# [Collected data entries]

--- src/pkg/tone_pkg.sv ---
// package: register map, field layout, tone table and timing for the dual tone generator
// What this block does
// - sixteen row/column pairs and eight single tones come out of one output
// - tones are timed from the system clock; software runs it at full speed
// - power-down parks the phase accumulators and zeroes the output (tuning steps still follow the code); both registers stay readable and writable
// - control bit 0 set means powered down, clear means operating
// - control bit 2 set lets the tone reach the output, clear holds bias
// - code bits 3..0 pick the column tone, bits 7..4 the row tone
// - a new code while running switches the tone pair at once
// - output zero in power-down, mid-scale bias when disabled or code zero
// - powered, enabled, valid code: tone sum rides on the mid-scale bias
// - one-hot nibbles: rows 697/770/852/941 Hz, columns 1209/1336/1477/1633 Hz
// - realised frequencies stay close to nominal, crystal error aside
`default_nettype none
package tone_pkg;
  // ==========================================================
  // clocking and phase arithmetic
  localparam int CLK_HZ = 20000000;
  localparam int PHASE_W = 24;
  localparam int LUT_AW = 5;
  localparam int LUT_DW = 8;
  typedef logic [PHASE_W-1:0] phase_t;
  typedef logic signed [LUT_DW-1:0] sample_t;

  // ==========================================================
  // register map
  localparam logic [7:0] TONE_CONTROL_ADDR = 8'h20;
  localparam logic [7:0] TONE_CODE_SELECT_ADDR = 8'h21;
  localparam logic [7:0] TONE_CONTROL_RESET = 8'h01;
  localparam logic [7:0] TONE_CODE_RESET = 8'h00;
  localparam logic [7:0] TONE_CONTROL_KEEP = 8'h5d; // bits 0,2,3,4,6 are stored
  localparam logic [7:0] UNMAPPED_READ = 8'h00;

  // ==========================================================
  // output converter codes
  localparam logic [7:0] DAC_ZERO = 8'h00;
  localparam logic [7:0] DAC_BIAS = 8'h80;
  localparam logic [7:0] DAC_MIN = 8'h08;
  localparam logic [7:0] DAC_MAX = 8'hf8;

  // ==========================================================
  // nominal tone frequencies in Hz, index = one-hot bit position
  localparam int ROW_HZ [4] = '{697, 770, 852, 941};
  localparam int COL_HZ [4] = '{1209, 1336, 1477, 1633};

  // ==========================================================
  // field layouts, msb first
  typedef struct packed {
    logic unused7;
    logic keep6;
    logic unused5;
    logic keep4;
    logic keep3;
    logic tone_enable;
    logic unused1;
    logic generator_power_down;
  } tone_control_s;

  typedef struct packed {
    logic [3:0] row_frequency_select;
    logic [3:0] column_frequency_select;
  } tone_code_s;

  typedef struct packed {
    logic [7:0] addr;
    logic [7:0] wdata;
    logic wr;
    logic rd;
  } reg_req_s;

  typedef enum logic [2:0] {
    GEN_OFF = 3'b001,
    GEN_BIAS = 3'b010,
    GEN_TONE = 3'b100
  } gen_state_e;

  // ==========================================================
  // one full sine period, 32 points, peak 60
  localparam sample_t SINE_LUT [32] = '{
    8'h00, 8'h0c, 8'h17, 8'h21, 8'h2a, 8'h32, 8'h37, 8'h3b,
    8'h3c, 8'h3b, 8'h37, 8'h32, 8'h2a, 8'h21, 8'h17, 8'h0c,
    8'h00, 8'hf4, 8'he9, 8'hdf, 8'hd6, 8'hce, 8'hc9, 8'hc5,
    8'hc4, 8'hc5, 8'hc9, 8'hce, 8'hd6, 8'hdf, 8'he9, 8'hf4};

  // rounded tuning word for a frequency at the system clock rate
  function automatic phase_t tone_step(input int hz);
    longint unsigned w;
    w = (longint'(hz) * (64'd1 << PHASE_W) + longint'(CLK_HZ / 2)) / longint'(CLK_HZ);
    return phase_t'(w);
  endfunction
endpackage
`default_nettype wire

--- src/rtl/sine_rom.sv ---
// sine sample table with two registered read ports
`default_nettype none
module sine_rom
  import tone_pkg::*;
#(
  parameter int AW = LUT_AW,
  parameter int DW = LUT_DW
) (
  input wire logic sys_clk_in, // system clock
  input wire logic resetn_in, // async reset, active low
  input wire logic [AW-1:0] addr_a_in, // row tone phase index
  input wire logic [AW-1:0] addr_b_in, // column tone phase index
  output logic signed [DW-1:0] data_a_out, // row sample, one cycle later
  output logic signed [DW-1:0] data_b_out // column sample, one cycle later
);
  // registered reads keep the table out of the output timing path
  always_ff @(posedge sys_clk_in or negedge resetn_in) begin
    if (!resetn_in) begin
      data_a_out <= '0;
      data_b_out <= '0;
    end else begin
      data_a_out <= SINE_LUT[addr_a_in];
      data_b_out <= SINE_LUT[addr_b_in];
    end
  end
endmodule
`default_nettype wire

--- src/rtl/dual_tone_generator.sv ---
// dual tone generator: register port, phase accumulators and output mixer
//
// Implementation choice: the address-and-strobe port.
`default_nettype none
module dual_tone_generator
  import tone_pkg::*;
(
  input wire logic sys_clk_in, // 20 MHz system clock
  input wire logic resetn_in, // async reset, active low
  input wire logic [7:0] reg_addr_in, // register address
  input wire logic [7:0] reg_wdata_in, // register write data
  input wire logic reg_wr_in, // write strobe, one cycle
  input wire logic reg_rd_in, // read strobe, one cycle
  output logic [7:0] reg_rdata_out, // read data, cycle after strobe
  output logic [7:0] tone_dac_out, // converter code for the tone pin
  output logic tone_active_out // high while a tone is being synthesised
);

  // ==========================================================
  // helpers

  // a nibble is legal when it is zero or has exactly one bit set
  function automatic logic nibble_ok(input logic [3:0] n);
    return (n & (n - 4'h1)) == 4'h0;
  endfunction

  // one-hot nibble to tuning word; zero or illegal nibble gives no step
  function automatic phase_t group_step(input logic [3:0] sel, input logic is_row);
    phase_t s;
    s = '0;
    for (int i = 0; i < 4; i++) begin
      if (sel == 4'(1 << i)) begin
        s = is_row ? tone_step(ROW_HZ[i]) : tone_step(COL_HZ[i]);
      end
    end
    return s;
  endfunction

  // ==========================================================
  // register port

  reg_req_s req;
  tone_control_s tone_control;
  tone_code_s tone_code_select;

  // bundle the bus pins so the decode below reads as one request
  assign req = '{addr: reg_addr_in, wdata: reg_wdata_in, wr: reg_wr_in, rd: reg_rd_in};

  // control register; unstored bits never hold a one
  always_ff @(posedge sys_clk_in or negedge resetn_in) begin
    if (!resetn_in) begin
      tone_control <= tone_control_s'(TONE_CONTROL_RESET);
    end else if (req.wr && req.addr == TONE_CONTROL_ADDR) begin
      // writes are honoured in power-down too
      tone_control <= tone_control_s'(req.wdata & TONE_CONTROL_KEEP);
    end
  end

  // tone code register, accepted in every state
  always_ff @(posedge sys_clk_in or negedge resetn_in) begin
    if (!resetn_in) begin
      tone_code_select <= tone_code_s'(TONE_CODE_RESET);
    end else if (req.wr && req.addr == TONE_CODE_SELECT_ADDR) begin
      tone_code_select <= tone_code_s'(req.wdata);
    end
  end

  // read data live only in the cycle after the strobe, zero otherwise
  always_ff @(posedge sys_clk_in or negedge resetn_in) begin
    if (!resetn_in) begin
      reg_rdata_out <= UNMAPPED_READ;
    end else if (req.rd) begin
      case (req.addr)
        TONE_CONTROL_ADDR: reg_rdata_out <= 8'(tone_control) & TONE_CONTROL_KEEP;
        TONE_CODE_SELECT_ADDR: reg_rdata_out <= 8'(tone_code_select);
        default: reg_rdata_out <= UNMAPPED_READ;
      endcase
    end else begin
      reg_rdata_out <= UNMAPPED_READ;
    end
  end

  // ==========================================================
  // code decode

  logic row_ok;
  logic col_ok;
  logic code_valid;

  // any illegal nibble is treated as no tone, rather than an odd mixture
  assign row_ok = nibble_ok(tone_code_select.row_frequency_select);
  assign col_ok = nibble_ok(tone_code_select.column_frequency_select);
  assign code_valid = row_ok && col_ok && (8'(tone_code_select) != 8'h00);

  // ==========================================================
  // generator state

  gen_state_e state;
  gen_state_e next_state;
  gen_state_e state_q1;

  // power-down wins over everything, then enable and a usable code
  always_comb begin
    next_state = GEN_BIAS;
    if (tone_control.generator_power_down) begin
      next_state = GEN_OFF;
    end else if (tone_control.tone_enable && code_valid) begin
      next_state = GEN_TONE;
    end
  end

  // no duration timer: the tone runs until software drops the enable
  always_ff @(posedge sys_clk_in or negedge resetn_in) begin
    if (!resetn_in) begin
      state <= GEN_OFF;
    end else begin
      state <= next_state;
    end
  end

  // state delayed to line up with the registered table samples
  always_ff @(posedge sys_clk_in or negedge resetn_in) begin
    if (!resetn_in) begin
      state_q1 <= GEN_OFF;
    end else begin
      state_q1 <= state;
    end
  end

  assign tone_active_out = (state == GEN_TONE);

  // ==========================================================
  // phase accumulators

  phase_t row_step;
  phase_t col_step;
  phase_t row_phase;
  phase_t col_phase;

  // steps follow the code register directly, so a new code lands at once
  always_ff @(posedge sys_clk_in or negedge resetn_in) begin
    if (!resetn_in) begin
      row_step <= '0;
      col_step <= '0;
    end else begin
      row_step <= group_step(tone_code_select.row_frequency_select, 1'b1);
      col_step <= group_step(tone_code_select.column_frequency_select, 1'b0);
    end
  end

  // phases park at zero outside a tone so every burst starts at a zero crossing
  always_ff @(posedge sys_clk_in or negedge resetn_in) begin
    if (!resetn_in) begin
      row_phase <= '0;
      col_phase <= '0;
    end else if (state != GEN_TONE) begin
      row_phase <= '0;
      col_phase <= '0;
    end else begin
      // a zero step parks its phase, else a stale index would add a dc offset
      row_phase <= (row_step == '0) ? '0 : phase_t'(row_phase + row_step);
      col_phase <= (col_step == '0) ? '0 : phase_t'(col_phase + col_step);
    end
  end

  // ==========================================================
  // sine lookup

  sample_t row_sample;
  sample_t col_sample;

  sine_rom #(
    .AW(LUT_AW),
    .DW(LUT_DW)
  ) u_sine_rom (
    .sys_clk_in(sys_clk_in),
    .resetn_in(resetn_in),
    .addr_a_in(row_phase[PHASE_W-1 -: LUT_AW]),
    .addr_b_in(col_phase[PHASE_W-1 -: LUT_AW]),
    .data_a_out(row_sample),
    .data_b_out(col_sample)
  );

  // ==========================================================
  // output mixer

  logic signed [9:0] mix;

  // peak 60 per tone keeps the sum well inside the 8-bit range
  assign mix = $signed({2'b00, DAC_BIAS}) + 10'(row_sample) + 10'(col_sample);

  always_ff @(posedge sys_clk_in or negedge resetn_in) begin
    if (!resetn_in) begin
      tone_dac_out <= DAC_ZERO;
    end else begin
      case (state_q1)
        GEN_OFF: tone_dac_out <= DAC_ZERO;
        GEN_BIAS: tone_dac_out <= DAC_BIAS;
        GEN_TONE: tone_dac_out <= mix[7:0];
        default: tone_dac_out <= DAC_ZERO;
      endcase
    end
  end
endmodule
`default_nettype wire

--- config.mk ---
export PLATFORM = sky130hd
export DESIGN_NAME = dual_tone_generator
export DESIGN_NICKNAME = d
export VERILOG_FILES = /design/src/pkg/tone_pkg.sv /design/src/rtl/sine_rom.sv /design/src/rtl/dual_tone_generator.sv
export SDC_FILE = /design/constraint.sdc
export NUM_CORES = 1
export LEC_CHECK = 0
export BUFFER_PORTS_ARGS = -buffer_cell sky130_fd_sc_hd__buf_2
export CAP_MARGIN = 20
export CELL_PAD_IN_SITES_DETAIL_PLACEMENT = 1
export CELL_PAD_IN_SITES_GLOBAL_PLACEMENT = 2
export CORE_UTILIZATION = 36
export DETAILED_ROUTE_END_ITERATION = 8
export GPL_TIMING_DRIVEN = 1
export HOLD_SLACK_MARGIN = 0.15
export PLACE_DENSITY = 0.75
export SLEW_MARGIN = 40
export SYNTH_ARGS = -nofsm -noshare
export SYNTH_HDL_FRONTEND = slang
export SYNTH_SLANG_ARGS = --single-unit
--- constraint.sdc ---
create_clock -name sys_clk_in -period 2.7 [get_ports sys_clk_in]
set_clock_uncertainty 0.15 [all_clocks]
set_input_delay 0.54 -clock sys_clk_in [delete_from_list [all_inputs] [get_ports sys_clk_in]]
set_output_delay 0.54 -clock sys_clk_in [all_outputs]
set_load 0.02 [all_outputs]
Word-level counts from Yosys, hierarchy flattened
Memory sizes are Yosys's and may differ from the RTL's. A register that Yosys moved wholly into a read port is not among the register bits. Index checks and enable logic that the tools add are counted.

Memories kept: 2. Memory bits (read-only): 512. Memory bits (writable): 0. Register bits: 131. Bits in latches: 0. Input bits: 20.

Memories: (name not given) (depth 32, width 8, read ports 1, clocked after Yosys merged registers in 1, write ports 0, line sine_rom.sv:22) `data_a_out <= SINE_LUT[addr_a_in];`; (name not given) (depth 32, width 8, read ports 1, clocked after Yosys merged registers in 1, write ports 0, line sine_rom.sv:23) `data_b_out <= SINE_LUT[addr_b_in];`.

$lt $le $gt $ge: 0. Add/subtract/negate cells: 6. Shift operators: 0. Mux-type cells: 17. Divide/modulo/power cells: 0. $mul: 0. Bitwise logic cells: 4. Reductions and logical operators: 12. Eq/ne operators: 14.

Operators by type and width (count): $mux 24 (10); $add 24x24->24 (2); $logic_not 24->1 (2); $pmux 8 s2 (2); $mux 10 (2); $eq 8x6->1 const B (2); $not 5->6 (2); $add 8x8->8 (1); $add 8x8->8 const A (1); $and 4x4->4 (2); $eq 4x1->1 const B (2); $eq 4x2->1 const B (2); $eq 4x3->1 const B (2); $eq 4x4->1 const B (2); $logic_not 4->1 (2); $mux 8 (1); $reduce_bool 8->1 (1); $sub 4x1->4 const B (2); $eq 3x3->1 const B (2); $mux 3 (2); $logic_and 1x1->1 (5); $eq 3x2->1 const B (1); $ne 3x3->1 const B (1); $logic_not 1->1 (2).

Logic depth before layout (Yosys ltp)
Gate-level depths: netlist of run 1.

Depth in word-level cells: 8. Mapped depth: 9. Gate-level depth less buffers: 9.

Hierarchy
From an unflattened synthesis of run 1, not the netlist that was laid out.

Cells, all modules: 632. Area total of the unflattened synthesis: 6399.9 µm².

Modules (own cells, without submodules): dual_tone_generator (instances 1, cells each 513, sequential area each 2456.1 µm², area each 5342.6 µm²); sine_rom (instances 1, cells each 119, sequential area each 350.3 µm², area each 1057.3 µm²).

Least setup slack after synthesis of run 1
Ideal clock, no wire load.

Path kind: flip-flop to flip-flop. Start: register col_step[0]. End: register col_phase[22]. Data required time: 2425 ps. Clock period less this slack: 2526 ps. Arrival time: 2251 ps. Setup slack: 174 ps. Stages on the path, launching flop included: 9. Path buffers: 0. Cells stage by stage: dfrtp_1 ha_1 fa_1 a211oi_1 o21bai_1 a21oi_2 o21ai_1 nand4_1 mux2_2.

Cells in the longest elaborated chain, start to end: 3.

RTL lines: from (decl) (line dual_tone_generator.sv:136) `phase_t col_step;`; from (signal assigned) (line dual_tone_generator.sv:147) `col_step <= group_step(tone_code_select.column_frequency_select, 1'b0);`; $add 24x24->24 / $logic_not 24->1 (equally long branches) (line dual_tone_generator.sv:162) `col_phase <= (col_step == '0) ? '0 : phase_t'(col_phase + col_step);`; $mux 24 * (line dual_tone_generator.sv:162); $mux 24 * (line dual_tone_generator.sv:156) `end else if (state != GEN_TONE) begin`; to (signal assigned) (line dual_tone_generator.sv:162); to (decl) (line dual_tone_generator.sv:138) `phase_t col_phase;`.

Every way passes the cells marked *; elsewhere a longest branch is shown, timed or not. A chain may end at the register's enable or synchronous reset.

Worst setup path after layout of run 1
Same ends and word-level chain as after synthesis.

==> flow_summary.rst, run 1 <==
.. list-table::
   :header-rows: 1

   * - Metric
     - Value
   * - Via count of the first global-routing pass
     - 4795
   * - Status
     - finished clean
   * - Fraction of synthesis flops using an asynchronous set or reset pin
     - 100%
   * - Required time worst endpoint
     - 2800 ps
   * - Count of clock tree sinks
     - 112
   * - Count of boundary I/O pins
     - 37
   * - Pin count of the biggest net entering global routing
     - 51
   * - Routed via count divided by cell count
     - 5.17
   * - Largest cells by area after synthesis
     - sky130_fd_sc_hd__dfrtp_1 (45%), sky130_fd_sc_hd__ha_1 (9.1%), sky130_fd_sc_hd__xnor2_1 (5.2%), sky130_fd_sc_hd__nor2_1 (4.0%), sky130_fd_sc_hd__o21ai_0 (3.1%)
   * - FF+latch count, synth
     - 112
   * - Minimum setup slack after placement
     - 83.8 ps
   * - Number of vias after detailed routing
     - 4463
   * - Antenna violations before repair
     - 0
   * - Post-synth EDFFs
     - 0
   * - Post-synth net total
     - 671
   * - Transition time at the pin with the least slew margin
     - 562 ps
   * - Worst min path class
     - flop to flop
   * - Instance count of the mapped netlist
     - 604
   * - TritonCTS Buffers
     - 9
   * - Gr usage total
     - 16.7%
   * - Die Area
     - 17400 um2
   * - Sum of negative setup slack
     - 0 ps
   * - CTS tree
     - built
   * - Ratio of final minimum period to clock period
     - 95.1%
   * - Crit path capture type
     - flop
   * - Proportion of synthesized chip area in sequential cells
     - 46.2%
   * - H-tree depth reported by CTS
     - 3
   * - Die extent in y
     - 132 um
   * - Reported leakage power
     - 0.00312 uW
   * - Fill count
     - 1884
   * - Maximum resistive drop on vdd
     - 0.384 mV
   * - Count of warnings emitted by yosys
     - 0
   * - Post-route cell area
     - 6840 um2
   * - Detail Placement HPWL
     - 9.88 mm
   * - Critical Path Source Type
     - flop
   * - Clock Pin Slew Worst Setup and Hold Paths
     - 80 ps
   * - Clock root buffer
     - sky130_fd_sc_hd__clkbuf_16
   * - Slowest CP cell
     - sky130_fd_sc_hd__fa_1
   * - Headroom to the max-slew limit
     - 62.3%
   * - Critical-path maximum fanout
     - 4
   * - Layout area overhead
     - 12.6%
   * - Top cell family by delay on the critical path
     - compound AO/OA/AOI/OAI gates
   * - Insertion delay to the later sink of the worst-skew pair
     - 360 ps
   * - Die X
     - 132 um
   * - Cell row count
     - 47
   * - Fraction of final layout cells sized beyond drive strength 1
     - 14.6%
   * - Most used flip-flop cell after synthesis
     - sky130_fd_sc_hd__dfrtp_1
   * - Count of antenna diodes in the layout
     - 0
   * - Setup repair after global routing missed its margin
     - false
   * - Number of buffers added on ports
     - 36
   * - Synth top area share
     - 44.9%
   * - Gp weighted congestion
     - 0.810
   * - Minimum clock period
     - 2570 ps
   * - Post-synthesis cell type with the largest combined area
     - sky130_fd_sc_hd__dfrtp_1
   * - Buffering stage count on the worst path with inverters included
     - 0
   * - Minimum setup slack in the final design
     - 133 ps
   * - Setup bufs post-CTS
     - 0
   * - Final worst hold slack
     - 225 ps
   * - Average cell area after synthesis
     - 10.1 um2
   * - First-pass GRT wire length
     - 23.6 mm
   * - Areal power density over the cells
     - 484 nW/um2
   * - CP arrival
     - 2660 ps
   * - Core area
     - 16500 um2
   * - Aggregate global routing overflow
     - 0
   * - Maximum cell stage delay along the critical path
     - 460 ps
   * - Dpl cell area
     - 6530 um2
   * - Max Transition Viols Final
     - 0
   * - Cell chain of the critical path
     - ha_1, fa_1, a211oi_2, o21bai_1, a21oi_2, o21ai_1, nand4_1, mux2_2
   * - Detailed-router iteration count before antenna repair
     - 4
   * - Fmax
     - 390 MHz
   * - Post-synthesis instance area
     - 6070 um2
   * - Final hold violation count
     - 0
   * - Count of antenna-violating nets left after detailed routing
     - 0
   * - Starting DRC count in detailed routing
     - 150
   * - Synth cell types
     - 54
   * - Type of the setup path with the least slack
     - flop to flop
   * - Per-cell routed wire length
     - 15.5 um
   * - Number of design rule violations left after detail routing
     - 0
   * - Final setup violation count
     - 0
   * - Starting utilization of the core area
     - 36.8%
   * - NumNets Final
     - 705
   * - Max Buffers Root-to-Sink
     - 2
   * - Wire length after detailed routing
     - 13.3 mm
   * - Max-cap violations
     - 0
-- where the power goes --
part           total [uW]  switching, uW  internal [uW]
clock                1330            678            649
combinational         222            131           91.1
sequential           1760           45.6           1720
-- sequential cells by signal, indices dropped and copies added (netlist names) --
| signal | count |
|---|---|
| col_phase | 24 |
| col_step | 9 |
| reg_rdata_out | 8 |
| row_phase | 24 |
| row_step | 6 |
| state | 3 |
| state_q1 | 3 |
| tone_code_select | 8 |
| tone_control | 5 |
| tone_dac_out | 8 |
| u_sine_rom.data_a_out | 7 |
| u_sine_rom.data_b_out | 7 |
-- through the flow --
step	power (uW)	util, %	instances
2_1_floorplan	1920	-	604
3_3_place_gp	2010	39.5	846
3_5_place_dp	2020	39.5	846
4_1_cts	3370	41.3	863
5_1_grt	3460	41.4	863
6_report	3310	41.4	863
-- cell type report --
type	count	area [um2]	share of cell area, %
flip-flops and latches	112	2810	41.1
well taps	220	275	4.03
multi-input cells	448	3100	45.4
clock inverters	7	62.6	0.915
inverters	18	67.6	0.988
clock buffers	9	225	3.29
repair buffers	49	295	4.32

# [YOUR ASSIGNMENT]
Only the lines from the top of the data through the line that contains "localparam logic [7:0] TONE_CONTROL_RESET" should be quoted, exactly as they stand.

# [TASK ANSWER]
--- src/pkg/tone_pkg.sv ---
// package: register map, field layout, tone table and timing for the dual tone generator
// What this block does
// - sixteen row/column pairs and eight single tones come out of one output
// - tones are timed from the system clock; software runs it at full speed
// - power-down parks the phase accumulators and zeroes the output (tuning steps still follow the code); both registers stay readable and writable
// - control bit 0 set means powered down, clear means operating
// - control bit 2 set lets the tone reach the output, clear holds bias
// - code bits 3..0 pick the column tone, bits 7..4 the row tone
// - a new code while running switches the tone pair at once
// - output zero in power-down, mid-scale bias when disabled or code zero
// - powered, enabled, valid code: tone sum rides on the mid-scale bias
// - one-hot nibbles: rows 697/770/852/941 Hz, columns 1209/1336/1477/1633 Hz
// - realised frequencies stay close to nominal, crystal error aside
`default_nettype none
package tone_pkg;
  // ==========================================================
  // clocking and phase arithmetic
  localparam int CLK_HZ = 20000000;
  localparam int PHASE_W = 24;
  localparam int LUT_AW = 5;
  localparam int LUT_DW = 8;
  typedef logic [PHASE_W-1:0] phase_t;
  typedef logic signed [LUT_DW-1:0] sample_t;

  // ==========================================================
  // register map
  localparam logic [7:0] TONE_CONTROL_ADDR = 8'h20;
  localparam logic [7:0] TONE_CODE_SELECT_ADDR = 8'h21;
  localparam logic [7:0] TONE_CONTROL_RESET = 8'h01;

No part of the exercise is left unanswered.